Excerpted data:
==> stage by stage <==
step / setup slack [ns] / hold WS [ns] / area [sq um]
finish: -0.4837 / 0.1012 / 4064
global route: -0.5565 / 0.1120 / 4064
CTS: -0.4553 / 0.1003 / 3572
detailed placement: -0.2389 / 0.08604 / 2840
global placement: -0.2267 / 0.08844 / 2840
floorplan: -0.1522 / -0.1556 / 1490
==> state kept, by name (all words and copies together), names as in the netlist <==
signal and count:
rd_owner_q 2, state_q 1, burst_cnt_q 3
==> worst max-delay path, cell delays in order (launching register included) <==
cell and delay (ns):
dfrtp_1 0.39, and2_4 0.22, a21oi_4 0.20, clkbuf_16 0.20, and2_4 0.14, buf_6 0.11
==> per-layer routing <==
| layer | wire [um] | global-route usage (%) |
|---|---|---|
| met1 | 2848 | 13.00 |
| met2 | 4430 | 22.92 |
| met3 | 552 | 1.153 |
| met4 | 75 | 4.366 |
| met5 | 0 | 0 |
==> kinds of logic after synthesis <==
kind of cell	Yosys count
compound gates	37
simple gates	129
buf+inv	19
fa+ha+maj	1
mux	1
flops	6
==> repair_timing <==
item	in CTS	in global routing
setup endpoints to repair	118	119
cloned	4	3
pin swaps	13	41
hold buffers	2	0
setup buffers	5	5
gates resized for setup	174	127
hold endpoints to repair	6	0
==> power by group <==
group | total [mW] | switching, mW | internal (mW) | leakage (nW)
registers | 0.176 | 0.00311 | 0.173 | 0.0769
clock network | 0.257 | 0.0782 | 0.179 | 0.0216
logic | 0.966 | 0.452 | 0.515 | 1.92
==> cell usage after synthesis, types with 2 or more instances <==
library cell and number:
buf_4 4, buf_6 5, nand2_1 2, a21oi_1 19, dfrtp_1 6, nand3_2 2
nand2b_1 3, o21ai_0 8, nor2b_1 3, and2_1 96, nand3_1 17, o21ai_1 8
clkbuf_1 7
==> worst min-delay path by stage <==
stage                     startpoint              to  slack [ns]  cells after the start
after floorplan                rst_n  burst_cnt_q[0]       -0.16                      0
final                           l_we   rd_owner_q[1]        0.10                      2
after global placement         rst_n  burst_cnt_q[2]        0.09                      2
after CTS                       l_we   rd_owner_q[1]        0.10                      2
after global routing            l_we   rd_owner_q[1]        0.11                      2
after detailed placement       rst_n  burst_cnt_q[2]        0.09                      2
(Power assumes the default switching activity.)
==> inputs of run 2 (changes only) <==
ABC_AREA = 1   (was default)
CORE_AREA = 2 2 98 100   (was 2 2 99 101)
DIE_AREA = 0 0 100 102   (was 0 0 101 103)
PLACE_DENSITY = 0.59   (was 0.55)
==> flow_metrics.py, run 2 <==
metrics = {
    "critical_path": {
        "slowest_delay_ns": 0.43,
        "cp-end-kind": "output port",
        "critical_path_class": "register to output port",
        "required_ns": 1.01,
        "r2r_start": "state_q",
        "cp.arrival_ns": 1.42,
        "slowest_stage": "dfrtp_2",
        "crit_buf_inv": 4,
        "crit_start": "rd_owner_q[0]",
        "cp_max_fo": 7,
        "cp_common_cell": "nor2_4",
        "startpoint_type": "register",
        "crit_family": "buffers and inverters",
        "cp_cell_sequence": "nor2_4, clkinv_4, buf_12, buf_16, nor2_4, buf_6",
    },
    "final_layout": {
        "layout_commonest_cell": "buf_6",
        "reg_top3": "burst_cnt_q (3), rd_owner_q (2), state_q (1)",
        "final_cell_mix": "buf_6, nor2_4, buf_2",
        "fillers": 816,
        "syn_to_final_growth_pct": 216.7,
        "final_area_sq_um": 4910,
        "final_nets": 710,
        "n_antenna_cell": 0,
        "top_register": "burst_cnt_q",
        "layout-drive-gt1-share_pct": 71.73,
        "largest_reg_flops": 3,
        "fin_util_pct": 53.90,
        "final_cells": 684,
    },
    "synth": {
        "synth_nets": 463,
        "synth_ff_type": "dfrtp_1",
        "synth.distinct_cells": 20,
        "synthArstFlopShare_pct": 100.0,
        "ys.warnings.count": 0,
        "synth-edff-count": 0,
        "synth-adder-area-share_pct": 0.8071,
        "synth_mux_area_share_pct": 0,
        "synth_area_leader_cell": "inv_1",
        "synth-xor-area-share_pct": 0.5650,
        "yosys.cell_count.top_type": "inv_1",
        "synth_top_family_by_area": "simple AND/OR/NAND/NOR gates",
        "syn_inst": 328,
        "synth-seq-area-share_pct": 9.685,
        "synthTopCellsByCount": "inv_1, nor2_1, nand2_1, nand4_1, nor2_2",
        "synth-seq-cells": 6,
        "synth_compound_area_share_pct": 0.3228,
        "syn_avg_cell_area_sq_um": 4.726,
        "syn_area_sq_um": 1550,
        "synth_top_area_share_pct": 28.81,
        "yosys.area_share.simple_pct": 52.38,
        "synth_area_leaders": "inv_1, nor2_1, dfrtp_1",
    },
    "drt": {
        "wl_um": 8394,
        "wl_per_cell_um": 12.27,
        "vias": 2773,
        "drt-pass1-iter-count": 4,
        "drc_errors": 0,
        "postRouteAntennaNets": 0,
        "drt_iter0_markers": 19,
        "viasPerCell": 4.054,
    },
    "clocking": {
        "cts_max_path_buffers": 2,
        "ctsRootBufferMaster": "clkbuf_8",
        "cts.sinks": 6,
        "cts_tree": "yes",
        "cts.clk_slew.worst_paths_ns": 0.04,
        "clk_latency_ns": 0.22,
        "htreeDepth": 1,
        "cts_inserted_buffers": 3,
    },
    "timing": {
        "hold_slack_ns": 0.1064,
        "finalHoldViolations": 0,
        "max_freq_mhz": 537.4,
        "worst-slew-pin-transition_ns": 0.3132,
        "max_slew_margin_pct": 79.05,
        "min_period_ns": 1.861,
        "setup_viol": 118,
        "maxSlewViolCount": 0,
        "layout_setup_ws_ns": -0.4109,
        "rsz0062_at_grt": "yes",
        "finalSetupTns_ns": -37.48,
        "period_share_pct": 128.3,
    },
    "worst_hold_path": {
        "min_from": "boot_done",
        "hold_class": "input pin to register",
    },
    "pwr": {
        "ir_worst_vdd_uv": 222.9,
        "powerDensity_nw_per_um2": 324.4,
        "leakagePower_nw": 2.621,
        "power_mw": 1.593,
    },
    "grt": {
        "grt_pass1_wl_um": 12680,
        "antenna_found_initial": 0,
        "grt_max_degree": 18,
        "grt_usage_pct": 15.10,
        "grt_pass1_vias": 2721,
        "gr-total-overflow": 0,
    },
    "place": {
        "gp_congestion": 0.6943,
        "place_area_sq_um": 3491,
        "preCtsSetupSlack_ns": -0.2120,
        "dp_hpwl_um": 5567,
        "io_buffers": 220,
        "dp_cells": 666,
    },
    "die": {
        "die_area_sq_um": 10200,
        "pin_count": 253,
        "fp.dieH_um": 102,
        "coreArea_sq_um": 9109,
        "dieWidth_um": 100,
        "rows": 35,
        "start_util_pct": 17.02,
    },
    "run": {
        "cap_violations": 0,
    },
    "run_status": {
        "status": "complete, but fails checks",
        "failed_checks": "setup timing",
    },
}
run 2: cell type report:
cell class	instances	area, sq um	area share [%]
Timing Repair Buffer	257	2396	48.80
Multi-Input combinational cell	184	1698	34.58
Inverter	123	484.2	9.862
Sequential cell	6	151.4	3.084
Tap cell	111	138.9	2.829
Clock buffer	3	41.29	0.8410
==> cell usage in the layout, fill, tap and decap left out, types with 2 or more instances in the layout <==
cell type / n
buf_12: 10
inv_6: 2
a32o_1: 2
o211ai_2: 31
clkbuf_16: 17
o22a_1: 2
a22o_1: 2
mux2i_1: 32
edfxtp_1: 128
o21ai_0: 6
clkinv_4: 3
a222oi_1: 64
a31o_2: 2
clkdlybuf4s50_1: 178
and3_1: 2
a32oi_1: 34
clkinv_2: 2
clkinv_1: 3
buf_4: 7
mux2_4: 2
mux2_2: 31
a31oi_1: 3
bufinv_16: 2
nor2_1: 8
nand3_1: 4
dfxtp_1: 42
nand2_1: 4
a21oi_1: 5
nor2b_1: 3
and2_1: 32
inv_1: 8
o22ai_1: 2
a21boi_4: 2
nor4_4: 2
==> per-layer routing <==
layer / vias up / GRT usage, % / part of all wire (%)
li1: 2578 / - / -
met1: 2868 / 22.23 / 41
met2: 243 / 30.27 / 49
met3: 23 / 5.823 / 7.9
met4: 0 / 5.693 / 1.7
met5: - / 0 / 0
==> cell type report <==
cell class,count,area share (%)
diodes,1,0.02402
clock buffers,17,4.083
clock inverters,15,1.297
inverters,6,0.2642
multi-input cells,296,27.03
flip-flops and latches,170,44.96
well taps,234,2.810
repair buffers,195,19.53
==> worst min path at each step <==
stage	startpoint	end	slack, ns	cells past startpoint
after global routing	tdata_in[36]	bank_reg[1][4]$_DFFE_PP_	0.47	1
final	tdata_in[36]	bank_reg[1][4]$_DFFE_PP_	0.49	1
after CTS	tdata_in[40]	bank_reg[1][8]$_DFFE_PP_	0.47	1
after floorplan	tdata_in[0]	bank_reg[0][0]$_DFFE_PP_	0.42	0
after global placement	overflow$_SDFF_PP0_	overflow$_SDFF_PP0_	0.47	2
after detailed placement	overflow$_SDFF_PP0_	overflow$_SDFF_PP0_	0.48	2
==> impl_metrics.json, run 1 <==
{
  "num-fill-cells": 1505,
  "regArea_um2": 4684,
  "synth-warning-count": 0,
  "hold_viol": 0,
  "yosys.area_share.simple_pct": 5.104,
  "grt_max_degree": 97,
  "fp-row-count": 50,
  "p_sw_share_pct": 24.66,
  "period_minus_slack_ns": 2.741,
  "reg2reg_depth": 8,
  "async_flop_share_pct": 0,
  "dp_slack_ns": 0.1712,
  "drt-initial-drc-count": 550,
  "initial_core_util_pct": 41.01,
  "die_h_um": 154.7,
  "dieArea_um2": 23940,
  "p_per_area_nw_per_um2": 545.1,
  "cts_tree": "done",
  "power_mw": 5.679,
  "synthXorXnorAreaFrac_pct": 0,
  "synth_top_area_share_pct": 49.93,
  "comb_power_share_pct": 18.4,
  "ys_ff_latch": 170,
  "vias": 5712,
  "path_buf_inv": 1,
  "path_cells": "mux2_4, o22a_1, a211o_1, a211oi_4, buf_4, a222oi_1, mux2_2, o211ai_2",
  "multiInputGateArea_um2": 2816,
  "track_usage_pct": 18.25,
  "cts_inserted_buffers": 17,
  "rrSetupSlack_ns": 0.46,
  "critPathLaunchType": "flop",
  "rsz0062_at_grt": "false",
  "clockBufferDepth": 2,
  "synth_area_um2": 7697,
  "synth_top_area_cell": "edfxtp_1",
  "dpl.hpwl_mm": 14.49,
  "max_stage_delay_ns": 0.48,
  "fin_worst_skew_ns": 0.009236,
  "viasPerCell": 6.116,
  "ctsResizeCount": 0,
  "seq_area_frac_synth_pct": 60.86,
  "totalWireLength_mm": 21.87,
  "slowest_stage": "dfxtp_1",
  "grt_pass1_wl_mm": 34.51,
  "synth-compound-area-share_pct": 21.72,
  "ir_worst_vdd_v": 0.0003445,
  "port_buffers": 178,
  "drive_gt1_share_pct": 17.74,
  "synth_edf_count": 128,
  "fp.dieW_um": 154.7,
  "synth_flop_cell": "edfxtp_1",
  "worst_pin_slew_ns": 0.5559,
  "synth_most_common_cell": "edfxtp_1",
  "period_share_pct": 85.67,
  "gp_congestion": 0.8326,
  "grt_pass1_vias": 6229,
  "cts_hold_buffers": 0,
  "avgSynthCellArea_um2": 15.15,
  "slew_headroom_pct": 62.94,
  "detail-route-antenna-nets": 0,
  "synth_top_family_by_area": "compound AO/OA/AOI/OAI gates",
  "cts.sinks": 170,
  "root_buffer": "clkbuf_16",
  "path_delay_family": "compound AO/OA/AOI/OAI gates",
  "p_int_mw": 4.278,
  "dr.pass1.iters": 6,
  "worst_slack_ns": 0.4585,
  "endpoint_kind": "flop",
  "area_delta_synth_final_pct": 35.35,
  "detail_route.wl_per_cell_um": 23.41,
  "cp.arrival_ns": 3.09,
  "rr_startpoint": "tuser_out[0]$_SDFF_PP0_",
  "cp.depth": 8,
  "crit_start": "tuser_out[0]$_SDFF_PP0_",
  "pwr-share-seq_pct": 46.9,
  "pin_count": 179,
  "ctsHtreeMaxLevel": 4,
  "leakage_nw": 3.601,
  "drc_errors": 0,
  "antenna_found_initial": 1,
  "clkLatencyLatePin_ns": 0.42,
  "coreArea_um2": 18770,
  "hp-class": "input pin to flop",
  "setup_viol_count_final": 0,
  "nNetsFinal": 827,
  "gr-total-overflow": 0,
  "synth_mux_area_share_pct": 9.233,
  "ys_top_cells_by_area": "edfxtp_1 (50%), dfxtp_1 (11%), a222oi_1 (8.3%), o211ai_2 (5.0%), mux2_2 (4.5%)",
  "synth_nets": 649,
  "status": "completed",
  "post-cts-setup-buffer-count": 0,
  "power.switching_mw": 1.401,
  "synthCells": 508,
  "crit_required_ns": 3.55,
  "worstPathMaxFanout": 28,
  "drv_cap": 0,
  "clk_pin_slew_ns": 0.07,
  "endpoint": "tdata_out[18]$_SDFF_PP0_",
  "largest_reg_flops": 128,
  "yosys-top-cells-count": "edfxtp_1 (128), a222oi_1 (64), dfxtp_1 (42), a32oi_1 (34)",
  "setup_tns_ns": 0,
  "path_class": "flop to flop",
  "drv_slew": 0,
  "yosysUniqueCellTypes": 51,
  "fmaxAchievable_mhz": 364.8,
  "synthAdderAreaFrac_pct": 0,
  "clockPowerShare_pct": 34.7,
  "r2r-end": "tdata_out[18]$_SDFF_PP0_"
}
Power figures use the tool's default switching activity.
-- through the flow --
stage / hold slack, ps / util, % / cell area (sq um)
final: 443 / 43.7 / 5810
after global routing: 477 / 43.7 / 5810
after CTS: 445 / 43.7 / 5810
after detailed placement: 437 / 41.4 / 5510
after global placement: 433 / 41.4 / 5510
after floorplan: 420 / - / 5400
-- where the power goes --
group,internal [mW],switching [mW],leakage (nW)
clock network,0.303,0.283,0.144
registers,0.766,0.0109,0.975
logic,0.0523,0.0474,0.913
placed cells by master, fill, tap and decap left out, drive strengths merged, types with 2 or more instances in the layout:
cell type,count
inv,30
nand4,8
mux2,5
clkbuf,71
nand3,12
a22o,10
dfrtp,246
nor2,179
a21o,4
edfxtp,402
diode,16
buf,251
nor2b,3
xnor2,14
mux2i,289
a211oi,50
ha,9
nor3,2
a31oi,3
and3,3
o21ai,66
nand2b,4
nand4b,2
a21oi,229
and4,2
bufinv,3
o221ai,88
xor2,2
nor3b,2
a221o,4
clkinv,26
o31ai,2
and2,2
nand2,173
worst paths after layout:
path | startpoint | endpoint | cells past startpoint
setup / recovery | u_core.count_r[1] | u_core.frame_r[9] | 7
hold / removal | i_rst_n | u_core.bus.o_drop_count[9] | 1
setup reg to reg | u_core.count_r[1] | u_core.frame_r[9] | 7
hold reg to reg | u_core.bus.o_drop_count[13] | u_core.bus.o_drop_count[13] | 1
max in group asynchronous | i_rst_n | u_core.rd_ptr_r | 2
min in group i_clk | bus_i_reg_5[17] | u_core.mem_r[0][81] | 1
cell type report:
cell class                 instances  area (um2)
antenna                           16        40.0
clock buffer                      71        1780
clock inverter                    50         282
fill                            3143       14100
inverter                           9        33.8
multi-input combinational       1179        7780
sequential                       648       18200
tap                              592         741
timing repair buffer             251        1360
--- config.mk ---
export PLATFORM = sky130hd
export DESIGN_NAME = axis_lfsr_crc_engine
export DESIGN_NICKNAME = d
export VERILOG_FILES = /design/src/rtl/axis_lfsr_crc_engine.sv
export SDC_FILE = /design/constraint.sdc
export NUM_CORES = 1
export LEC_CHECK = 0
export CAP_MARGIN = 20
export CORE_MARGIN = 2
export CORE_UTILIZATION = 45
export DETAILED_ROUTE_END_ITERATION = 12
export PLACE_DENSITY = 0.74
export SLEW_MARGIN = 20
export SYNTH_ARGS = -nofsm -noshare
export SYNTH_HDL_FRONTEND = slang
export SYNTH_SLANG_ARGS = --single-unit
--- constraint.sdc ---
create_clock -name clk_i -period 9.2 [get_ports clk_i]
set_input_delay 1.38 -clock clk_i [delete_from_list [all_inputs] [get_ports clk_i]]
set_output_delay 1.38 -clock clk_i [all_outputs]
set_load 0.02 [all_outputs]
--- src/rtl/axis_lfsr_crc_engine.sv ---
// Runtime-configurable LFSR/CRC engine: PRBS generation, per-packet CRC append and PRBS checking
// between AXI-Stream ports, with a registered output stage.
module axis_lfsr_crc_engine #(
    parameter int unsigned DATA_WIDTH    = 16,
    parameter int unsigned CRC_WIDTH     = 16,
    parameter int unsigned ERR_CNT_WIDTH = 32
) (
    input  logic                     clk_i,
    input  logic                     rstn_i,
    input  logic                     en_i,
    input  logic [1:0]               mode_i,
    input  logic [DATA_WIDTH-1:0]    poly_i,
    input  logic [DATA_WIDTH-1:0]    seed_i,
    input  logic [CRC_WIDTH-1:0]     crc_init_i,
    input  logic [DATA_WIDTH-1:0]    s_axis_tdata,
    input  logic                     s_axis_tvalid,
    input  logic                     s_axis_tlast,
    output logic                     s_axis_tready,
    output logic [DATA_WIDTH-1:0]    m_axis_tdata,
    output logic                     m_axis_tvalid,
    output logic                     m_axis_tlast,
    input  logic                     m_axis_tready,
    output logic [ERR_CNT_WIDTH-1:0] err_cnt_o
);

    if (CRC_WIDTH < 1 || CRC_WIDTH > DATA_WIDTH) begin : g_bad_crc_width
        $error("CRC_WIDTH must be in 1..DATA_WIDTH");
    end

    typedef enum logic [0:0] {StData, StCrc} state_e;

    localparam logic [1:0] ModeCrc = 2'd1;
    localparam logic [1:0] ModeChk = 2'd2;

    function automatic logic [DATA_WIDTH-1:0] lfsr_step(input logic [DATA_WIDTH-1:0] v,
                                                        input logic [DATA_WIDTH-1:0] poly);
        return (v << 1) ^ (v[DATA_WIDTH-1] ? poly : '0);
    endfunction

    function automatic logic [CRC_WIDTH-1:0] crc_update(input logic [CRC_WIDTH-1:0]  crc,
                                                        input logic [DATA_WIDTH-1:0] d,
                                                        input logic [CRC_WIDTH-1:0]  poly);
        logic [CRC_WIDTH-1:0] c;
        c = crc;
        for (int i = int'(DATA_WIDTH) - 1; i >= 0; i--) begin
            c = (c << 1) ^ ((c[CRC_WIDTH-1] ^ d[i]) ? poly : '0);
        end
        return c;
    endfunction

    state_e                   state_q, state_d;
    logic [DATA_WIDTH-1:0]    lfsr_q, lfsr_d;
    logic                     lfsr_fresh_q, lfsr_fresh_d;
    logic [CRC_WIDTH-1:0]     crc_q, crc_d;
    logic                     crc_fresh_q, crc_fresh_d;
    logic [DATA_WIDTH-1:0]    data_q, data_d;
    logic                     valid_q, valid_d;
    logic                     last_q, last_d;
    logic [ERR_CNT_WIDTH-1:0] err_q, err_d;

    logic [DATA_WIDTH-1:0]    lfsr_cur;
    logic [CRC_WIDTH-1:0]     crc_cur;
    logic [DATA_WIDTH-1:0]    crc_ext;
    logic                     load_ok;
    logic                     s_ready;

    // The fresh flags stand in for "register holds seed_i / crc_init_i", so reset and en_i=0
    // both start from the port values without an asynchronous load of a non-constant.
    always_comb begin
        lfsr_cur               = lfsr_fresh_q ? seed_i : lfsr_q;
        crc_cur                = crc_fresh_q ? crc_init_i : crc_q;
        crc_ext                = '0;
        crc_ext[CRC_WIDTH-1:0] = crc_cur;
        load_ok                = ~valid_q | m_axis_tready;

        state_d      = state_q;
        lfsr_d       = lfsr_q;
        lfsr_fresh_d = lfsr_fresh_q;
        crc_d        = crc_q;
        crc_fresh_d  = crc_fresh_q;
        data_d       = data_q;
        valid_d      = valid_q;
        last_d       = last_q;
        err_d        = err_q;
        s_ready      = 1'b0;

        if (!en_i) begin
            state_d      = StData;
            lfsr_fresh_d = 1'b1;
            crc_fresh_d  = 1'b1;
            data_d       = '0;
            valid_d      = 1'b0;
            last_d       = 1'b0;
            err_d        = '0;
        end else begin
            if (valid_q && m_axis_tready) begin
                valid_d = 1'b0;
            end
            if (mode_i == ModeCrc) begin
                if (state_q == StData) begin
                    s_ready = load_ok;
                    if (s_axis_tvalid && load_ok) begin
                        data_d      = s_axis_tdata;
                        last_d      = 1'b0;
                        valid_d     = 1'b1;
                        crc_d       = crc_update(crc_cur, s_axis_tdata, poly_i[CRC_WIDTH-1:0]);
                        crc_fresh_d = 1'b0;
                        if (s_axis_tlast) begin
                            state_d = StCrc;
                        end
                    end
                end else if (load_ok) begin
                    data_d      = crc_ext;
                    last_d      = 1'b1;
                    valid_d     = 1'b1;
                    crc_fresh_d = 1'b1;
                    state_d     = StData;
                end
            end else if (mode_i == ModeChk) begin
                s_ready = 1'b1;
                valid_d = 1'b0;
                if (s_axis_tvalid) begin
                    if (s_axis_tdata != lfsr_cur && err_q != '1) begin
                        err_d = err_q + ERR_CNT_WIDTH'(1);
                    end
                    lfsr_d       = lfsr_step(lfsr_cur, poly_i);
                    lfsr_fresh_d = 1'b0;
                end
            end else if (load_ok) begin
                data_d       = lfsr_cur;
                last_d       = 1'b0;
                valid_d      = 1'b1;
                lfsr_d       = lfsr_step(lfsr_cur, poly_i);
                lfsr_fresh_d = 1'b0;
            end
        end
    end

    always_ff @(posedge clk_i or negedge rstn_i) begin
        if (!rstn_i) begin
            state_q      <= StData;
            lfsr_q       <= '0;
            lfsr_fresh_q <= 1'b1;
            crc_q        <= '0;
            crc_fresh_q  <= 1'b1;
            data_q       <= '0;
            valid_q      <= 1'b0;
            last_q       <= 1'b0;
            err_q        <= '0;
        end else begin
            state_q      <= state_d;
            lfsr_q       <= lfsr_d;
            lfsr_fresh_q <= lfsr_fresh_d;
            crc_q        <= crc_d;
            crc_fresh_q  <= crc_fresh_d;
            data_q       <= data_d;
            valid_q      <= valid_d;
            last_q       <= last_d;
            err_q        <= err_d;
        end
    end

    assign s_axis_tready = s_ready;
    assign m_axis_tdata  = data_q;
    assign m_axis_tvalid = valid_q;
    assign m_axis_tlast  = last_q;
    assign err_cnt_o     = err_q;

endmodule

Your objective:
Only lines containing the string "activity" are needed. Pull each of them out of the records above.

Response below:
(Power assumes the default switching activity.)
Power figures use the tool's default switching activity.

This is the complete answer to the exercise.